**Task details**
For the data that follows, report how many lines include the string "flattened", and write the number alone.

**Recorded data**
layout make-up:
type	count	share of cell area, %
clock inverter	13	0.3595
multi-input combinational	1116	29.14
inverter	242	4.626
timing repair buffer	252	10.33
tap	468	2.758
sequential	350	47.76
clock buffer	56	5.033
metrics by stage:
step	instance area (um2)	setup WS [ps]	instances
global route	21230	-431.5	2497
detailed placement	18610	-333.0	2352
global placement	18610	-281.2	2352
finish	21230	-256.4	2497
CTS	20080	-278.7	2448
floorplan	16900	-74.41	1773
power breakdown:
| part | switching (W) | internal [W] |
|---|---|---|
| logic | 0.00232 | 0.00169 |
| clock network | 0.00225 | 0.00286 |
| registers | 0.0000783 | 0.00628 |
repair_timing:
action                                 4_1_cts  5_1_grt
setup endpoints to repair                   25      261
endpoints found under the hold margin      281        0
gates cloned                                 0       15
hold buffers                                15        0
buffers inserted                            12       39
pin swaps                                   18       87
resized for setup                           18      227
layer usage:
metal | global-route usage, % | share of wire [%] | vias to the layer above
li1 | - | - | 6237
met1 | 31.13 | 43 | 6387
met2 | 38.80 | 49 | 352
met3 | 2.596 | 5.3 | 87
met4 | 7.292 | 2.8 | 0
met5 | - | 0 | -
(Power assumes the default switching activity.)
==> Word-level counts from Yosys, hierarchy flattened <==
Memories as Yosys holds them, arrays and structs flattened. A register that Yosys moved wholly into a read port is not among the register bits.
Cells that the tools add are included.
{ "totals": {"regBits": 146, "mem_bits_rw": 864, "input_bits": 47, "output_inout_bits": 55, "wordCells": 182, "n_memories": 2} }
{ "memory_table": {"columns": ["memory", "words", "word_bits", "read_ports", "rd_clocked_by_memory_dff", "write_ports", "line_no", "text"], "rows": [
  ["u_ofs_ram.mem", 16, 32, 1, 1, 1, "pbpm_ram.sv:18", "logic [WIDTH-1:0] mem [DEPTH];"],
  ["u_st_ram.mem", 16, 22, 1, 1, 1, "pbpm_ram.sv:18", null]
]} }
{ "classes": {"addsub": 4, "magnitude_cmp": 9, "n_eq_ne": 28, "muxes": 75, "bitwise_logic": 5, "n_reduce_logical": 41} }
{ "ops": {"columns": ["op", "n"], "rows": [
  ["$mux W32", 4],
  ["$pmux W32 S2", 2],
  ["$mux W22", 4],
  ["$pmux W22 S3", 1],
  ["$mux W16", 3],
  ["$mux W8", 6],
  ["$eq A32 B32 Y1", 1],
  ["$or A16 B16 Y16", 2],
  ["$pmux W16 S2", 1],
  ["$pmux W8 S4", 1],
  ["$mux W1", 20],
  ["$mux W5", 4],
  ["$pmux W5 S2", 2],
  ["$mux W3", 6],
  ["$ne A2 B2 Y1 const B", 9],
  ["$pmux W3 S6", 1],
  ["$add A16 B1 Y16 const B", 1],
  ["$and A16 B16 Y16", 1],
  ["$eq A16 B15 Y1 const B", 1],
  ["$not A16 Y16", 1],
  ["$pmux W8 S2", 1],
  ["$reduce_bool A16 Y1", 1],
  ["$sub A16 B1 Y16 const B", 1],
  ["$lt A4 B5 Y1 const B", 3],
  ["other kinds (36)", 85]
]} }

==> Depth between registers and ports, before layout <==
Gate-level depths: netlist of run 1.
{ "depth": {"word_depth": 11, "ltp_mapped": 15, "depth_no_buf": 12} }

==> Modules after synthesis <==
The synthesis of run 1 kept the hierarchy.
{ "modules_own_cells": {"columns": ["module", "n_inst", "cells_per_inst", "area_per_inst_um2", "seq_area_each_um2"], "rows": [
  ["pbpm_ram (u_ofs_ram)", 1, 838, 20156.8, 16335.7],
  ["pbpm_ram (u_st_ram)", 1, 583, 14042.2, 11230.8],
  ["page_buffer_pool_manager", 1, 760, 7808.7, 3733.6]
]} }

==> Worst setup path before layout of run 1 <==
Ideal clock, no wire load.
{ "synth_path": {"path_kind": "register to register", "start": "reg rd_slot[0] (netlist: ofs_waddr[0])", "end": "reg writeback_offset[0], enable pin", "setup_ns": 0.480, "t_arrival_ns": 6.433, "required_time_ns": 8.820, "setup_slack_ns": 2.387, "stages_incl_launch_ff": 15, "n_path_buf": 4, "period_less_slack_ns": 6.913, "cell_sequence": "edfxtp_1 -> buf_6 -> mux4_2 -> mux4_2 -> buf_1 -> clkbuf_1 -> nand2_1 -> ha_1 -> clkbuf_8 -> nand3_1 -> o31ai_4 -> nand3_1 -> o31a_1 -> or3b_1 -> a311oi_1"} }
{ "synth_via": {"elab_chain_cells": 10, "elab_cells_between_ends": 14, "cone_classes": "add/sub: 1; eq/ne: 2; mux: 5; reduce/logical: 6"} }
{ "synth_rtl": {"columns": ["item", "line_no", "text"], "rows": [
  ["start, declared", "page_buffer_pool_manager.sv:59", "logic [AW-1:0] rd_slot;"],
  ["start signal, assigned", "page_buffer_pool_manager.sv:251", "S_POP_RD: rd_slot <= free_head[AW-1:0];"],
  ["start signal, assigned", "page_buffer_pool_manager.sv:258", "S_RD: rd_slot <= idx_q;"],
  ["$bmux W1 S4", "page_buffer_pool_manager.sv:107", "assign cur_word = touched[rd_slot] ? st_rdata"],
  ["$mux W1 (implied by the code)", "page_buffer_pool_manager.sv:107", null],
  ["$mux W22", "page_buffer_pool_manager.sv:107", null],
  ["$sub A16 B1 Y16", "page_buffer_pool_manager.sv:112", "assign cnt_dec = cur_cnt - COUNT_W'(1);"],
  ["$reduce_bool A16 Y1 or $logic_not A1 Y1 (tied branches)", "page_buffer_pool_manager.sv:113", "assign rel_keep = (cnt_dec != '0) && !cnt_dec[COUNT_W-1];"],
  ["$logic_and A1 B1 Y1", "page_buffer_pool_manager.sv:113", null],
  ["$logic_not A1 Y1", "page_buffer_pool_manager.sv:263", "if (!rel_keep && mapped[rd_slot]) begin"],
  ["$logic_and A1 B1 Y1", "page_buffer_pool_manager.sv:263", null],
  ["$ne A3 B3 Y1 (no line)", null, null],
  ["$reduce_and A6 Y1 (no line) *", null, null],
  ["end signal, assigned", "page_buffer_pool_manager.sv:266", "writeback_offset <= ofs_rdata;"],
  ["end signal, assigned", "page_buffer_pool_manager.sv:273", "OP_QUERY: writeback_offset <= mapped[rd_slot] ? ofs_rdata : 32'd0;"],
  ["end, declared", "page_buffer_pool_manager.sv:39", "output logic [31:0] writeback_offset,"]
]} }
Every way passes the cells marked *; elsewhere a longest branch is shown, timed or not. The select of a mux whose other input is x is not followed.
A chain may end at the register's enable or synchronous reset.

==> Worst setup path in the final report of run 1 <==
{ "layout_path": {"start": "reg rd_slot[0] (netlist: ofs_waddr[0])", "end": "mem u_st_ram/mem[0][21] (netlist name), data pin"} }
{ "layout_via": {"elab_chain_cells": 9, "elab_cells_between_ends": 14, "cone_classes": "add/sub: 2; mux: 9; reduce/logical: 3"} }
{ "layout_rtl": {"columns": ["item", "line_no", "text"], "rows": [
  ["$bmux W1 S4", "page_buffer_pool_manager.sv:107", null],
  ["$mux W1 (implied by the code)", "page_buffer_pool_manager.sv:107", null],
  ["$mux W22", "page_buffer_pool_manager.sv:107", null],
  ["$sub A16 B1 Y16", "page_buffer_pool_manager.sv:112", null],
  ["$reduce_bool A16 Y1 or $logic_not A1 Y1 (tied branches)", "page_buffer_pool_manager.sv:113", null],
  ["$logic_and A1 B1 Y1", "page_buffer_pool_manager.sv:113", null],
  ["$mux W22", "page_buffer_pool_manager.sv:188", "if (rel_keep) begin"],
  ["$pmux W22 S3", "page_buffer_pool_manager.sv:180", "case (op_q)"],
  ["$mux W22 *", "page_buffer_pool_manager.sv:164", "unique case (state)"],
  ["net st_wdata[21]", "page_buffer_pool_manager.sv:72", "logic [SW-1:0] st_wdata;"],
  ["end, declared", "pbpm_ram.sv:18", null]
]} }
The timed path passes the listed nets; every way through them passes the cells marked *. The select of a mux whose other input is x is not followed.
`src/design/kway_merge_min_select_top_macros.svh`:
```
// Assertion macros used by the merge selector controller.
`ifndef KWAY_MERGE_MIN_SELECT_TOP_MACROS_SVH
`define KWAY_MERGE_MIN_SELECT_TOP_MACROS_SVH

// Same-cycle implication, disabled while reset is asserted.
`define KMMS_ASSERT_NOW(label, clk, rst_n, ante, cons, msg) \
  label: assert property (@(posedge clk) disable iff (!rst_n) (ante) |-> (cons)) \
    else $error(msg);

// Next-cycle implication, disabled while reset is asserted.
`define KMMS_ASSERT_NEXT(label, clk, rst_n, ante, cons, msg) \
  label: assert property (@(posedge clk) disable iff (!rst_n) (ante) |=> (cons)) \
    else $error(msg);

`endif

```
`src/design/kmms_pkg.sv`:
```
package kmms_pkg;

  // Fixed field widths of the channels.
  localparam int STREAM_W = 4;
  localparam int CNT_W    = 5;
  localparam logic [CNT_W-1:0] CNT_RESET = 5'd16;

  typedef enum logic [1:0] {
    ST_IDLE,
    ST_SCAN,
    ST_DRAIN,
    ST_FINISH
  } kmms_state_t;

  // Commands from the controller to the datapath.
  typedef struct packed {
    logic accept;
    logic scan_start;
    logic scan_step;
    logic out_load;
  } kmms_cmd_t;

  // Status from the datapath to the controller.
  typedef struct packed {
    logic need_scan;
    logic issue_last;
    logic out_free;
  } kmms_sts_t;

endpackage

```
`src/design/kmms_ctrl.sv`:
```
`include "kway_merge_min_select_top_macros.svh"

module kmms_ctrl import kmms_pkg::*; (
  input  logic      clk,
  input  logic      rst_n,
  input  logic      in_valid,
  output logic      in_ready,
  input  kmms_sts_t sts,
  output kmms_cmd_t cmd
);

  kmms_state_t state_r, state_nxt;

  always_ff @(posedge clk) begin
    if (!rst_n) begin
      state_r <= ST_IDLE;
    end else begin
      state_r <= state_nxt;
    end
  end

  always_comb begin
    state_nxt = state_r;
    cmd       = '0;
    in_ready  = 1'b0;
    case (state_r)
      ST_IDLE: begin
        in_ready = 1'b1;
        if (in_valid) begin
          cmd.accept = 1'b1;
          if (sts.need_scan) begin
            cmd.scan_start = 1'b1;
            state_nxt      = ST_SCAN;
          end
        end
      end
      ST_SCAN: begin
        cmd.scan_step = 1'b1;
        if (sts.issue_last) begin
          state_nxt = ST_DRAIN;
        end
      end
      ST_DRAIN: begin
        state_nxt = ST_FINISH;
      end
      ST_FINISH: begin
        if (sts.out_free) begin
          cmd.out_load = 1'b1;
          state_nxt    = ST_IDLE;
        end
      end
      default: begin
        state_nxt = ST_IDLE;
      end
    endcase
  end

  `KMMS_ASSERT_NEXT(a_scan_ends, clk, rst_n, (state_r == ST_SCAN) && sts.issue_last, state_r == ST_DRAIN, "scan did not stop after the last slot")
  `KMMS_ASSERT_NEXT(a_load_stays, clk, rst_n, cmd.accept && !sts.need_scan, state_r == ST_IDLE, "load transfer started a scan")
  `KMMS_ASSERT_NEXT(a_finish_out, clk, rst_n, (state_r == ST_FINISH) && sts.out_free, (state_r == ST_IDLE) && !cmd.scan_step, "result not handed over")

endmodule

```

**Problem solution**
2